◆ YOUR ASSIGNMENT
For the entries below, say how many lines include the word "without" and add nothing else.

%%

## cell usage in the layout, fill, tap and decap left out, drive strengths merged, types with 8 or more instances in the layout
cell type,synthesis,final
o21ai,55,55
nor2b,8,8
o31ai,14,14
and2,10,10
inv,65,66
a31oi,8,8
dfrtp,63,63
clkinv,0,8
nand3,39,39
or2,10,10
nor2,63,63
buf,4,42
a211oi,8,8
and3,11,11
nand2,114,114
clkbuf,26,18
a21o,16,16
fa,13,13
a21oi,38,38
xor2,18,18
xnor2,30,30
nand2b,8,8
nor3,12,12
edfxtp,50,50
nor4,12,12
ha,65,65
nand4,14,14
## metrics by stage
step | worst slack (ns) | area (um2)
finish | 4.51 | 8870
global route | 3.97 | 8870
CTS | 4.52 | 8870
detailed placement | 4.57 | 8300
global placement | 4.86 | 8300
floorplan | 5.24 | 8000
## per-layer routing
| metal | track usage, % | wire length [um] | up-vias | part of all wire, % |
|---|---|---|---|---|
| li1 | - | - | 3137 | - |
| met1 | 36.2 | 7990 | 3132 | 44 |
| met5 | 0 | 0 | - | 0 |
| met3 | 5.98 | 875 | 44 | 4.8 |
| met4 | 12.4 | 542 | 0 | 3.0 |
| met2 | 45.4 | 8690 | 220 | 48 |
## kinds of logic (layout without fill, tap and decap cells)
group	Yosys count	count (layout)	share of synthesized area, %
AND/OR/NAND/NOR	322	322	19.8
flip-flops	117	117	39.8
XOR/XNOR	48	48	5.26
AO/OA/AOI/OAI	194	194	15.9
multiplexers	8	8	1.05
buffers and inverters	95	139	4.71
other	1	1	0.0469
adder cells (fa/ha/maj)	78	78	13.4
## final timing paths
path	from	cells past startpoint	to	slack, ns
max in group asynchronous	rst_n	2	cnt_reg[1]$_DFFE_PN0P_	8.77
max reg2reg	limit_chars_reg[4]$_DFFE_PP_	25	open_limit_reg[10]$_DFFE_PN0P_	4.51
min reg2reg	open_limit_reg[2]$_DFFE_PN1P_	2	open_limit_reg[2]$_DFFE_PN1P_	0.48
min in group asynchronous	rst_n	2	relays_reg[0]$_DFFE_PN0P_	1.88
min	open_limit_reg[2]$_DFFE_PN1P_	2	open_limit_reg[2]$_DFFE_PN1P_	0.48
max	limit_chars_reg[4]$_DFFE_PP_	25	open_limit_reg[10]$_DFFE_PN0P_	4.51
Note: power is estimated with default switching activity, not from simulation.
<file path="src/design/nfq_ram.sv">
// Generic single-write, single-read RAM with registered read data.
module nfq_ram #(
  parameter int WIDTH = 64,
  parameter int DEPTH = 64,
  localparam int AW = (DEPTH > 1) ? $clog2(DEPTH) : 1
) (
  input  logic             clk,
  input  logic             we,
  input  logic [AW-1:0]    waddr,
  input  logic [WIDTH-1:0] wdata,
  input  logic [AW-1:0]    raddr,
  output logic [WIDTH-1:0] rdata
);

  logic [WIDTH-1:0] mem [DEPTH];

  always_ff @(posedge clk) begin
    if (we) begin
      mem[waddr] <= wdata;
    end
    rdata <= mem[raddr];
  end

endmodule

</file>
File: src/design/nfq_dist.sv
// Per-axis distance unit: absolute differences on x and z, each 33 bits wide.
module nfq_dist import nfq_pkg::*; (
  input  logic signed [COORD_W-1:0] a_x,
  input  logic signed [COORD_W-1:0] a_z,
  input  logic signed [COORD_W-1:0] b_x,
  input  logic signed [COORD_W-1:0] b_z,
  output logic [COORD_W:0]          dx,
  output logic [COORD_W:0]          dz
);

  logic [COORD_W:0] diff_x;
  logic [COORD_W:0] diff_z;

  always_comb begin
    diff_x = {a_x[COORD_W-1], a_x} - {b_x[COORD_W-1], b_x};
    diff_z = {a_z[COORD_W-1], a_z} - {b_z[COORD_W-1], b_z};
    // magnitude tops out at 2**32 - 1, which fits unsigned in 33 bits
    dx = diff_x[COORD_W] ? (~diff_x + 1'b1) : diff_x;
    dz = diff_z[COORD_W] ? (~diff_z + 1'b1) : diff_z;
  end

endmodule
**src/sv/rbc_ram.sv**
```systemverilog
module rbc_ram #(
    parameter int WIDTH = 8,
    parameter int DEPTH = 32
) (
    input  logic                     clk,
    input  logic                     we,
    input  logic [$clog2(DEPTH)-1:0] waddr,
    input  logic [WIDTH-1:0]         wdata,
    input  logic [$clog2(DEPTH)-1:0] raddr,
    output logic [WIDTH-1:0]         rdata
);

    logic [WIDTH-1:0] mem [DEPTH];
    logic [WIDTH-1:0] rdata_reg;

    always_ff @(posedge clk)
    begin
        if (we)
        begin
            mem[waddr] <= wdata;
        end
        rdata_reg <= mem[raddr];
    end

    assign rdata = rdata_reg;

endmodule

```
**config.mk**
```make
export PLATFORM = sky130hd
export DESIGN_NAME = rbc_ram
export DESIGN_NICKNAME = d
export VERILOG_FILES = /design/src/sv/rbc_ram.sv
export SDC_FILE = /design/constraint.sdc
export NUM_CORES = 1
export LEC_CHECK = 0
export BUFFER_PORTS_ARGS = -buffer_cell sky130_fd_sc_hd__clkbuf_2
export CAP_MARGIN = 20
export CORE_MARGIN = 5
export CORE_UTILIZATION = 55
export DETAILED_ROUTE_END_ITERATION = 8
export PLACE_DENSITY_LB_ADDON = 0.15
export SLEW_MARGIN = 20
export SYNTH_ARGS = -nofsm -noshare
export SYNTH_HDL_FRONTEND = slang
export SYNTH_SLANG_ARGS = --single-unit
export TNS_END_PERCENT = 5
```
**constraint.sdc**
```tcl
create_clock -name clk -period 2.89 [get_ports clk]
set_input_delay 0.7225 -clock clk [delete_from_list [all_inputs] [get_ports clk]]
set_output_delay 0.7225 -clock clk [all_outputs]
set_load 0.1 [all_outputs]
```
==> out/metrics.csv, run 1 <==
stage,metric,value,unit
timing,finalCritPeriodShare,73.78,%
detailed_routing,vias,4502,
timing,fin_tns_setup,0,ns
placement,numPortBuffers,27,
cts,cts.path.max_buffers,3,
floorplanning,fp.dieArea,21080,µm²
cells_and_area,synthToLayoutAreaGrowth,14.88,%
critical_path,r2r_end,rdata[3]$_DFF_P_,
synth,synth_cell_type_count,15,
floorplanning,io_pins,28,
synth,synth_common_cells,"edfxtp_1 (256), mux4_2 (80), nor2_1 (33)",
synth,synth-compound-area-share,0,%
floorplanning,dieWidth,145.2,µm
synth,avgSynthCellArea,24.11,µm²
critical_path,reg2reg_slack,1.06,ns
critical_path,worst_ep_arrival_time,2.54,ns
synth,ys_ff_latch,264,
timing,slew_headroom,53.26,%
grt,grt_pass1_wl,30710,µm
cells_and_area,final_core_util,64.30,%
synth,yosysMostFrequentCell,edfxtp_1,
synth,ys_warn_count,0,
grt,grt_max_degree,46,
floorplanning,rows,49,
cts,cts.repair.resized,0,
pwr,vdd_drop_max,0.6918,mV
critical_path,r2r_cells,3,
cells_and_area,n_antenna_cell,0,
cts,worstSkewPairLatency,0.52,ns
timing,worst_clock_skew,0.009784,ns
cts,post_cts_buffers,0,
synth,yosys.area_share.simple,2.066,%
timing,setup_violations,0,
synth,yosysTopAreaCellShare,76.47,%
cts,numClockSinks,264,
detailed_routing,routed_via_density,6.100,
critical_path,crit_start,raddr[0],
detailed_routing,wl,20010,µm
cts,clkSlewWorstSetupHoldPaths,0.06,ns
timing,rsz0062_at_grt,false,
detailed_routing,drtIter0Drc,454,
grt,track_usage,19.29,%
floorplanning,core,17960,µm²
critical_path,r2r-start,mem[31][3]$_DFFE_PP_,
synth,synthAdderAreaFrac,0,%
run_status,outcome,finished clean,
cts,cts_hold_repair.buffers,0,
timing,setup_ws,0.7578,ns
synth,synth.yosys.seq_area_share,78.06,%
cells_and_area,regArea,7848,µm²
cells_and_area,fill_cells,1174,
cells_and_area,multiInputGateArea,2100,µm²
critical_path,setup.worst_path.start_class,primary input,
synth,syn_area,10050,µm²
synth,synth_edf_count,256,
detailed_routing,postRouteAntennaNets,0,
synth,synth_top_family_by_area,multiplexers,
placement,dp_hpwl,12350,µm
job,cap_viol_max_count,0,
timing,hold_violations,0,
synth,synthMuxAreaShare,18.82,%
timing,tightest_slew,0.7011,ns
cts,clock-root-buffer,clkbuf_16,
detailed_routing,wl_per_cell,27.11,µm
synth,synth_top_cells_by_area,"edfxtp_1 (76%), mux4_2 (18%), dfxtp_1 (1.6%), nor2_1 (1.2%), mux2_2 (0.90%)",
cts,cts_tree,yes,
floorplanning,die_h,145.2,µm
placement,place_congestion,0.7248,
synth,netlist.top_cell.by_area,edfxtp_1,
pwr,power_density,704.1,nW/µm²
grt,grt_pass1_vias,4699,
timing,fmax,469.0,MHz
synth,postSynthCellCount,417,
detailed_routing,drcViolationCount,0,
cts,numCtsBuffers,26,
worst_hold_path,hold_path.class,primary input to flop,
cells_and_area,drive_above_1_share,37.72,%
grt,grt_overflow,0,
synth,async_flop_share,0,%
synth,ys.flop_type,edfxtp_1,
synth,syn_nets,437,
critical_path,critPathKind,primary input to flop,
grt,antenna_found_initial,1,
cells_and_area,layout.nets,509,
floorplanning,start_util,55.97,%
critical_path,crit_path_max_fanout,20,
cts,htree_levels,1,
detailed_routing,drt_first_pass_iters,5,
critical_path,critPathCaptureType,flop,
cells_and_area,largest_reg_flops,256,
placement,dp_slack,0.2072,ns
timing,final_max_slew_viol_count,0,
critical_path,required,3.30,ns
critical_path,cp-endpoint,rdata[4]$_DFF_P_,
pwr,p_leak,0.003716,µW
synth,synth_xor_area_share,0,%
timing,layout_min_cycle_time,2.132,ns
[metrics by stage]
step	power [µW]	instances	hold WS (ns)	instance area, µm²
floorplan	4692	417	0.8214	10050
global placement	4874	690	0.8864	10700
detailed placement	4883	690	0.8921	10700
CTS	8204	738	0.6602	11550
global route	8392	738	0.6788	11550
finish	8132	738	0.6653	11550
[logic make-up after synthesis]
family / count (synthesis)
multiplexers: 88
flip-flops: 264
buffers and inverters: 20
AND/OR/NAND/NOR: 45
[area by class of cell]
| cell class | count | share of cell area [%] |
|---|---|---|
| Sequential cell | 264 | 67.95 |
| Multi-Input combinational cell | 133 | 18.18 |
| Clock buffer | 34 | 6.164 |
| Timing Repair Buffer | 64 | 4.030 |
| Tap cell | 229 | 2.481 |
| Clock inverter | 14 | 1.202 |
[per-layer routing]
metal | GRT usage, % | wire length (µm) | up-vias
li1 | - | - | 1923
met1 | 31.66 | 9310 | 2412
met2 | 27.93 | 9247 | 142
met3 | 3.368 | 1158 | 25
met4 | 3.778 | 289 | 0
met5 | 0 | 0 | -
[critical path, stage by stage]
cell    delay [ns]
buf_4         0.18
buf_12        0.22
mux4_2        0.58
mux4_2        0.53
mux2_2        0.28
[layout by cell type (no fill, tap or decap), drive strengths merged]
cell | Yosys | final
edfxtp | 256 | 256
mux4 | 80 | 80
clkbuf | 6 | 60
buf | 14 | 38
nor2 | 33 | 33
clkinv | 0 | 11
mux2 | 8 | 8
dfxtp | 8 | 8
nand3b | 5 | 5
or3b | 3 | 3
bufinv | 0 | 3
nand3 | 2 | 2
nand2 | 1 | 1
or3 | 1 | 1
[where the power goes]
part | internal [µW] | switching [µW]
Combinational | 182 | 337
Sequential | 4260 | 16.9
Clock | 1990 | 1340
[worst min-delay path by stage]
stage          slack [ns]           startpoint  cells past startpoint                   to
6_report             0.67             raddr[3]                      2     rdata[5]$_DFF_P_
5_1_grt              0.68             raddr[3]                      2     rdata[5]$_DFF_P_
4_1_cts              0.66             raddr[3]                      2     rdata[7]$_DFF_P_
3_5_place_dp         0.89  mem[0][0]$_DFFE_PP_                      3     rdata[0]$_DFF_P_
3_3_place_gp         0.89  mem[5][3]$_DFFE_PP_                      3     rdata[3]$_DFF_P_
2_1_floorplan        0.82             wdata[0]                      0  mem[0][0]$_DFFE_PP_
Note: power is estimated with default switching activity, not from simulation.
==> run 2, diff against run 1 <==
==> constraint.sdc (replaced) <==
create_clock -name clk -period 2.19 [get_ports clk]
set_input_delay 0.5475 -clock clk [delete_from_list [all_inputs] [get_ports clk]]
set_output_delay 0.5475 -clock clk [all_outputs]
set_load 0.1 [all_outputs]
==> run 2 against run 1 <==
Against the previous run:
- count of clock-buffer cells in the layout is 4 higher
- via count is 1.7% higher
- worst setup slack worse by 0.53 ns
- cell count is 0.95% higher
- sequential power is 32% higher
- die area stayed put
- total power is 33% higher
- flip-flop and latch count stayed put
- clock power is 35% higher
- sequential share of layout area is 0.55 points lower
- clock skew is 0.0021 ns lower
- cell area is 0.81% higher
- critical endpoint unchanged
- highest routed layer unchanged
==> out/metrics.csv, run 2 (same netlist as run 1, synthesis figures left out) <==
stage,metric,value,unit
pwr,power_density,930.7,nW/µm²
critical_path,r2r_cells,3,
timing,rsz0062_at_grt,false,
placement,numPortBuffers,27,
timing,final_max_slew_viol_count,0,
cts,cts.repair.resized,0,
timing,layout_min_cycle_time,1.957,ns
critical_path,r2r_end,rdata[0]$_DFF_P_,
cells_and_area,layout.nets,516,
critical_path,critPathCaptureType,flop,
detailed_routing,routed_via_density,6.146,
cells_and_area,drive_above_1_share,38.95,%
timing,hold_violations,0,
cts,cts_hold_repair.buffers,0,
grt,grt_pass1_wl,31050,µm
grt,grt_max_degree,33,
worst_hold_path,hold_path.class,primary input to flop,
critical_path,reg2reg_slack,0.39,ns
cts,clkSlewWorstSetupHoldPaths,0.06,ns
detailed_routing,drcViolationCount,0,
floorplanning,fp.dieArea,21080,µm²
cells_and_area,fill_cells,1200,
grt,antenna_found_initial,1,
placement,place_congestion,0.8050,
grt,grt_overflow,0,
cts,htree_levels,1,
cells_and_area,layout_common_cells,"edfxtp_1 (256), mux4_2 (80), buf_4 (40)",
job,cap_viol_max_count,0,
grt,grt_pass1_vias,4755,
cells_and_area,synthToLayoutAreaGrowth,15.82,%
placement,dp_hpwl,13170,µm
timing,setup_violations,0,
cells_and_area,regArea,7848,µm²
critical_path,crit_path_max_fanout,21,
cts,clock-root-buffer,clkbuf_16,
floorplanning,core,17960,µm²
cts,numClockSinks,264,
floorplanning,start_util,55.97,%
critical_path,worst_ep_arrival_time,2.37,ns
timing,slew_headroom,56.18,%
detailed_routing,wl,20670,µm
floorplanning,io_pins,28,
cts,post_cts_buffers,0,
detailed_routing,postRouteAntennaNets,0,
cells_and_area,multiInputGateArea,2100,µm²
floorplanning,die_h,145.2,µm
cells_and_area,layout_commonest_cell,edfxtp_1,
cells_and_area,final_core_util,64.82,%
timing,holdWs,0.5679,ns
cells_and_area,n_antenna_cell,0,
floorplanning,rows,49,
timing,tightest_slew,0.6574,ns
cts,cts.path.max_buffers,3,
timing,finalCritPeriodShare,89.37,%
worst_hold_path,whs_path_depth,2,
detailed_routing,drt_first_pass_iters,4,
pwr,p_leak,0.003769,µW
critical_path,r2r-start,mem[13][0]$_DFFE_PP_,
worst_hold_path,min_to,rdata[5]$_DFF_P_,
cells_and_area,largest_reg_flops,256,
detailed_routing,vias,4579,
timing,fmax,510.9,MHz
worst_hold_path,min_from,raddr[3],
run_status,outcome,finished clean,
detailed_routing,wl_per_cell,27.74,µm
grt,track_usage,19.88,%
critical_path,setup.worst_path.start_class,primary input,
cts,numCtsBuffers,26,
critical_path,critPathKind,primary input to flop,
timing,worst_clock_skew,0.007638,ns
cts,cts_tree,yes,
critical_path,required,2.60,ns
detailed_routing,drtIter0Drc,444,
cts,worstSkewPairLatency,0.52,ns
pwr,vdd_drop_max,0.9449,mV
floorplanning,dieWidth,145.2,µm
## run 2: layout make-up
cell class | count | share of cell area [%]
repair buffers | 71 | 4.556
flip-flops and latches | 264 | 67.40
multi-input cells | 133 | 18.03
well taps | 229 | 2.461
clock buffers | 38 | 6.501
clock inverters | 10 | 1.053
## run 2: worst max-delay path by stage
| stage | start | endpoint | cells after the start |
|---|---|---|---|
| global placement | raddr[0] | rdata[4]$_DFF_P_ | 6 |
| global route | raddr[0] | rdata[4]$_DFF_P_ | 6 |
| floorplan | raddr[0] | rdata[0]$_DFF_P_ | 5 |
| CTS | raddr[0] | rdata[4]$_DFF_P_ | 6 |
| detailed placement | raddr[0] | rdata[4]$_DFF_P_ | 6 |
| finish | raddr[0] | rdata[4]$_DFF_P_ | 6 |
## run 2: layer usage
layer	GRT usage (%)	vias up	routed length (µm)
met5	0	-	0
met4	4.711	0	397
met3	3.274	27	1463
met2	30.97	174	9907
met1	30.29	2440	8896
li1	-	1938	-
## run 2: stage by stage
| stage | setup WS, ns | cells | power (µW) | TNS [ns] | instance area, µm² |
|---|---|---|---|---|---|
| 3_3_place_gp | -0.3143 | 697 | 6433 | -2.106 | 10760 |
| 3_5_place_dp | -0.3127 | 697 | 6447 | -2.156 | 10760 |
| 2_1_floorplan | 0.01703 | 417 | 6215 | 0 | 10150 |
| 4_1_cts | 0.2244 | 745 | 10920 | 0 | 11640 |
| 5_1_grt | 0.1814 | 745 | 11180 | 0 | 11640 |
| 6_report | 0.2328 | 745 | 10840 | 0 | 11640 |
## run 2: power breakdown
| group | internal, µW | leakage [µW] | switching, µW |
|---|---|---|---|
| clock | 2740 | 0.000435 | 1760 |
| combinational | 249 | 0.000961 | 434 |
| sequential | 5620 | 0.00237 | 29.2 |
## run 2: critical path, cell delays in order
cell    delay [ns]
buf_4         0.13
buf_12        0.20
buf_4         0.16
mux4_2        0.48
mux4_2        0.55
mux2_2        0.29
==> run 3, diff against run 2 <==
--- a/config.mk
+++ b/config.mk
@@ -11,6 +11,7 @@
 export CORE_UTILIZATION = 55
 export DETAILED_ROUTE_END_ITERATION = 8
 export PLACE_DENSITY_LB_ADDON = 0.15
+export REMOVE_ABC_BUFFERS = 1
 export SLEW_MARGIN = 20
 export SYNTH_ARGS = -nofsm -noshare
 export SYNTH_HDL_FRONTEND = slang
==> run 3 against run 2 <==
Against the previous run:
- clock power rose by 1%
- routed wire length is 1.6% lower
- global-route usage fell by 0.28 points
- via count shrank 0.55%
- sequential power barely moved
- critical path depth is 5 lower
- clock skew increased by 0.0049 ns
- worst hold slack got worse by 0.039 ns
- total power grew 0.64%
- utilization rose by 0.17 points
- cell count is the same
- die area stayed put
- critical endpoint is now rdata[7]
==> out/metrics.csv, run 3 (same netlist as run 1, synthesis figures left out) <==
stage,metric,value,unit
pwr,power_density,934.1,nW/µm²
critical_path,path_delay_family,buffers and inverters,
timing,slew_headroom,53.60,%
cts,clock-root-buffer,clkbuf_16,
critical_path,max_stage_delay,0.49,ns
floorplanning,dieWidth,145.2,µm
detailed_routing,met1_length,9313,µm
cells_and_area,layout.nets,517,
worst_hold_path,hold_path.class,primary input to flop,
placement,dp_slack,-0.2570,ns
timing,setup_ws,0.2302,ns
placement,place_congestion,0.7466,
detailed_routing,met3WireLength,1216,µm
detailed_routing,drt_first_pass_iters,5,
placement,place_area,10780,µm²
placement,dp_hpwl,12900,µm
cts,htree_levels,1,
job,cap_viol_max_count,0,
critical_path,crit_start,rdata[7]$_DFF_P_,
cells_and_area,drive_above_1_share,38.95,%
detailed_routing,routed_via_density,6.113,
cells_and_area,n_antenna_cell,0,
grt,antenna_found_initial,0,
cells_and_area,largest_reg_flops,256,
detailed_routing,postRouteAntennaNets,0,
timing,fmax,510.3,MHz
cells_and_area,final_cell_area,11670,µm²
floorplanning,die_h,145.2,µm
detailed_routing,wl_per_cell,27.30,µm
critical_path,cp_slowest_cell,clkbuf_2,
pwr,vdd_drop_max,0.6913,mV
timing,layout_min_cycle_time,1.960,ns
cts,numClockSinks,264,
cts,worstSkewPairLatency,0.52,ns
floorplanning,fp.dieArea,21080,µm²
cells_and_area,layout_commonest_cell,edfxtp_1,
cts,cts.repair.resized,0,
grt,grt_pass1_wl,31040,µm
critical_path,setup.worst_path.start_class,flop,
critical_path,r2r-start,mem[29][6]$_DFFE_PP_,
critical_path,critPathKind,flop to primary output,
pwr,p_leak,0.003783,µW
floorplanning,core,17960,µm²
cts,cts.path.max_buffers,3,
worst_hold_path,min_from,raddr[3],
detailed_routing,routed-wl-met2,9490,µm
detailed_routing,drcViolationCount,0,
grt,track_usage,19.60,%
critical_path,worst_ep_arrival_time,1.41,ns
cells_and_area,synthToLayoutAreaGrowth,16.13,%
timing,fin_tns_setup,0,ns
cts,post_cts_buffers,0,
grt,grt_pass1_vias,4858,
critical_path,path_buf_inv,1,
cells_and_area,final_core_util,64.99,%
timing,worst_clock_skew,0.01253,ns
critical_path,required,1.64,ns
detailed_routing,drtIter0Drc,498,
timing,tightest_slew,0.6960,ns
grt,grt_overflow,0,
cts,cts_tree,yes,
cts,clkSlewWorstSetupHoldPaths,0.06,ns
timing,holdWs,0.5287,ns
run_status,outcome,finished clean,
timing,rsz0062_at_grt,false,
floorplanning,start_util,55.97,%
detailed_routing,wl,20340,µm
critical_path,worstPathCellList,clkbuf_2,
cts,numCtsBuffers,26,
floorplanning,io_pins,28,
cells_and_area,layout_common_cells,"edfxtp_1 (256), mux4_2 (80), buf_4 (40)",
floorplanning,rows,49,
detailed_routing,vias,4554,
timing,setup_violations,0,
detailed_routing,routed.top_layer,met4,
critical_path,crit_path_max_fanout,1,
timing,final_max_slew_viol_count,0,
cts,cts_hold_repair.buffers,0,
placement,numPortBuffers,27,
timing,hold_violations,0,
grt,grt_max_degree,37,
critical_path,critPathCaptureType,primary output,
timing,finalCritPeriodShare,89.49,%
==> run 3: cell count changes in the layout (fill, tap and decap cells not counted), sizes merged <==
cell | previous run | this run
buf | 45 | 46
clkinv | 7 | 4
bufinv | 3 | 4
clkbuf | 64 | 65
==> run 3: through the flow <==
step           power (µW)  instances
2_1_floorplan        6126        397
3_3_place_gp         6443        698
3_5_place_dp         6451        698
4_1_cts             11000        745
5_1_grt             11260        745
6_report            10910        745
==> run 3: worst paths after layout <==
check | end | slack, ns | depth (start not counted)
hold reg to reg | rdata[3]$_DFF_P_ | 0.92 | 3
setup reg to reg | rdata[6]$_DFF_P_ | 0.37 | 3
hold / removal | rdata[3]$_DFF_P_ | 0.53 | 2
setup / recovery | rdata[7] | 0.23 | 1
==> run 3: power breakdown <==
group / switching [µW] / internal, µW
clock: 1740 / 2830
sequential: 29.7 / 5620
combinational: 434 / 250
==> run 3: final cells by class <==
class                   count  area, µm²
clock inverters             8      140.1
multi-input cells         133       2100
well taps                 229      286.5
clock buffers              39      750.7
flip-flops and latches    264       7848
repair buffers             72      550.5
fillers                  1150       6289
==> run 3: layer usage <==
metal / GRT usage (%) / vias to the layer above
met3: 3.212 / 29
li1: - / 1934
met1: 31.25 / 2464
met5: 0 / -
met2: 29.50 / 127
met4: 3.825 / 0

%%
%%

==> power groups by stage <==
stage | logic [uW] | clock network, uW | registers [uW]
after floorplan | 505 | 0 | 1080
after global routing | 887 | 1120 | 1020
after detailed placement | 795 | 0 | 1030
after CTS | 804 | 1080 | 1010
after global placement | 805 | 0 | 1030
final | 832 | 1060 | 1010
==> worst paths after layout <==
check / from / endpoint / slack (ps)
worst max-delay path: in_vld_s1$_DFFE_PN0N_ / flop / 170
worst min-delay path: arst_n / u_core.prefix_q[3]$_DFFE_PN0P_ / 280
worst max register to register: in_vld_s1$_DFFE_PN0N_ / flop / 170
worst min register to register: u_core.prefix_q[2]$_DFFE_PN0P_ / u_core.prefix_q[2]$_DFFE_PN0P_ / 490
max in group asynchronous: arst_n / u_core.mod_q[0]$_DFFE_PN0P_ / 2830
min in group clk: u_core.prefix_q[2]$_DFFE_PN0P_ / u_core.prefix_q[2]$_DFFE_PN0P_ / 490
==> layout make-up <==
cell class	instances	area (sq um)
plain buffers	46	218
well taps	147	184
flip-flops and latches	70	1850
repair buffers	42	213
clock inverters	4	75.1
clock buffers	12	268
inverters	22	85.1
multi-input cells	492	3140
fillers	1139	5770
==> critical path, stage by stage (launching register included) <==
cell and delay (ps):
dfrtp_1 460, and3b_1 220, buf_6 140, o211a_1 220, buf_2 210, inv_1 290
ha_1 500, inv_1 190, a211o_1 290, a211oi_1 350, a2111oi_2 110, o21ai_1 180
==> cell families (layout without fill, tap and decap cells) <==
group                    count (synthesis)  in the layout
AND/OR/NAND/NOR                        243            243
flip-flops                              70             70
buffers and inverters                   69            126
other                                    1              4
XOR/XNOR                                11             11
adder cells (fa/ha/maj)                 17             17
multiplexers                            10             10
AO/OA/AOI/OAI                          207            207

%%

◆ THE COMPLETED TASK
2